52      With regard to the loss of earning capacity consequences of her injury, counsel for Ms Hoyne pointed to the evidence from most medical practitioners that she would be unwise to engage in employment which involved repetitive twisting, bending or lifting of items of more than 5 kilograms.  Further, he pointed out that Dr Leow had expressed the view that she was probably capable of working part time up to 20 hours, with a maximum weight restriction of 5 kilograms.  He thought this incapacity was likely to last for the foreseeable future. 

53      Mr Brownbill considered she should avoid activities involving heavy lifting, forced spinal mobility, repeated bending or prolonged standing or sitting but thought she had the capacity to perform suitable employment within those restrictions.  He made no reference to reduced hours of work.

54      Mr Dooley considered she had a capacity to carry out a wide range of light, physical work and clerical duties and again, made no mention of reduced hours. 

55      I note the circumstances in which Ms Hoyne ceased employment with the employer.  Up until that time, it would appear that she was coping with full-time employment, albeit on modified duties.  Her employment ceased upon her acceptance of the redundancy package. 

56      Her attempts to find alternative employment since ceasing work with the employer were the subject of criticism by counsel for the defendant.  She had looked for advertisements in the local newspaper on occasions and had made an enquiry about work at a local shop.  I have formed the view that Ms Hoyne has not made any determined search for work. 

57      In an application such as this, the onus is on the applicant to demonstrate that there is no suitable employment for her in which she could earn 60 per cent or more of what she would have been capable of earning from personal exertion had the injury not occurred.

58 The parties agreed that Ms Hoyne had the onus of proving that there was no job which she was capable of working where she could earn $629 per week or more in order to satisfy the requirements of s134AB(38)(e), (f) and (g).

59      In Giankos v SPC Ardmona Operations Ltd,[13] the Court of Appeal referred to the defendant/employer in such an application having an evidentiary onus of establishing there was suitable employment available to the plaintiff but this was the case only where the plaintiff had established a prima facie case that there was no suitable employment available

[13][2011] VSCA 121 at paragraph [115]

60      Taking all of the evidence into account, I am not satisfied that Ms Hoyne has discharged that onus.  It is likely that there are employment positions in which she could earn such income performing light clerical or retail work in one or other of the towns reasonably close to where she lives – Broadford, Kilmore, Seymour or Wallan.  Although she has limited education, she presented well when giving her evidence and appeared intelligent and well spoken.  As referred to above, Ms Hoyne has already made enquiries concerning a job at a local store but was unsuccessful in that one attempt.

Conclusion

61 For the reasons expressed above, I am satisfied that the pain and suffering consequences of Ms Hoyne’s back injury are such that she has suffered a “serious injury” as defined in the Act.

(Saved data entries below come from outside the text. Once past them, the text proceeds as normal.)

[config.mk]
export PLATFORM = sky130hd
export DESIGN_NAME = fp_relcmp
export DESIGN_NICKNAME = d
export VERILOG_FILES = /design/src/rtl/fp_relcmp_pkg.sv /design/src/rtl/fp_relcmp_mag.sv /design/src/rtl/fp_relcmp_order.sv /design/src/rtl/fp_relcmp.sv
export SDC_FILE = /design/constraint.sdc
export NUM_CORES = 1
export LEC_CHECK = 0
export CORE_MARGIN = 2
export CORE_UTILIZATION = 39
export CTS_CLUSTER_SIZE = 30
export DETAILED_ROUTE_END_ITERATION = 16
export GPL_TIMING_DRIVEN = 0
export PLACE_DENSITY = 0.95
export SLEW_MARGIN = 20
export SYNTH_ARGS = -nofsm -noshare
export SYNTH_HDL_FRONTEND = slang
export SYNTH_HIERARCHICAL = 1
export SYNTH_SLANG_ARGS = --single-unit
export TNS_END_PERCENT = 30
[constraint.sdc]
create_clock -name clk -period 9.03 [get_ports clk]
set_input_delay 1.3545 -clock clk [delete_from_list [all_inputs] [get_ports clk]]
set_output_delay 1.3545 -clock clk [all_outputs]
set_load 0.01 [all_outputs]
[src/rtl/fp_relcmp_pkg.sv]
package fp_relcmp_pkg;

  // One-hot ordering of the first operand against the second.
  typedef enum logic [2:0] {
    ORD_GT = 3'b001,
    ORD_EQ = 3'b010,
    ORD_LT = 3'b100
  } ord_e;

  // Reverse the sense of an ordering (used for negative operands).
  function automatic ord_e ord_flip(input ord_e o);
    case (o)
      ORD_GT:  return ORD_LT;
      ORD_LT:  return ORD_GT;
      default: return ORD_EQ;
    endcase
  endfunction

endpackage

[src/rtl/fp_relcmp_mag.sv]
// Magnitude ordering of two operands that share a sign:
// exponent word by wrapping subtraction, then high, then low mantissa.
module fp_relcmp_mag
  import fp_relcmp_pkg::*;
#(
  parameter int WORD_W = 16
) (
  input  logic [WORD_W-1:0] a_exp,
  input  logic [WORD_W-1:0] a_hi,
  input  logic [WORD_W-1:0] a_lo,
  input  logic [WORD_W-1:0] b_exp,
  input  logic [WORD_W-1:0] b_hi,
  input  logic [WORD_W-1:0] b_lo,
  output ord_e              mag_ord
);

  localparam int MSB = WORD_W - 1;

  logic [WORD_W-1:0] exp_diff;

  always_comb begin
    exp_diff = b_exp - a_exp;
    if (a_exp != b_exp) begin
      mag_ord = exp_diff[MSB] ? ORD_GT : ORD_LT;
    end else if (a_hi != b_hi) begin
      mag_ord = (a_hi > b_hi) ? ORD_GT : ORD_LT;
    end else if (a_lo != b_lo) begin
      mag_ord = (a_lo > b_lo) ? ORD_GT : ORD_LT;
    end else begin
      mag_ord = ORD_EQ;
    end
  end

endmodule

62 I am not satisfied that she has suffered a loss of earning capacity that, when calculated in accordance with s134AB(38)(e), (f), and (g), would entitle her to bring a claim for loss of earning capacity damages.

63 Accordingly, there will be leave pursuant to s134AB(16)(b) of the Act for Ms Hoyne to commence a proceeding to recover pain and suffering damages in respect of injury suffered by her in the course of her employment with the employer.

64      I shall hear the parties in respect of any consequential orders sought.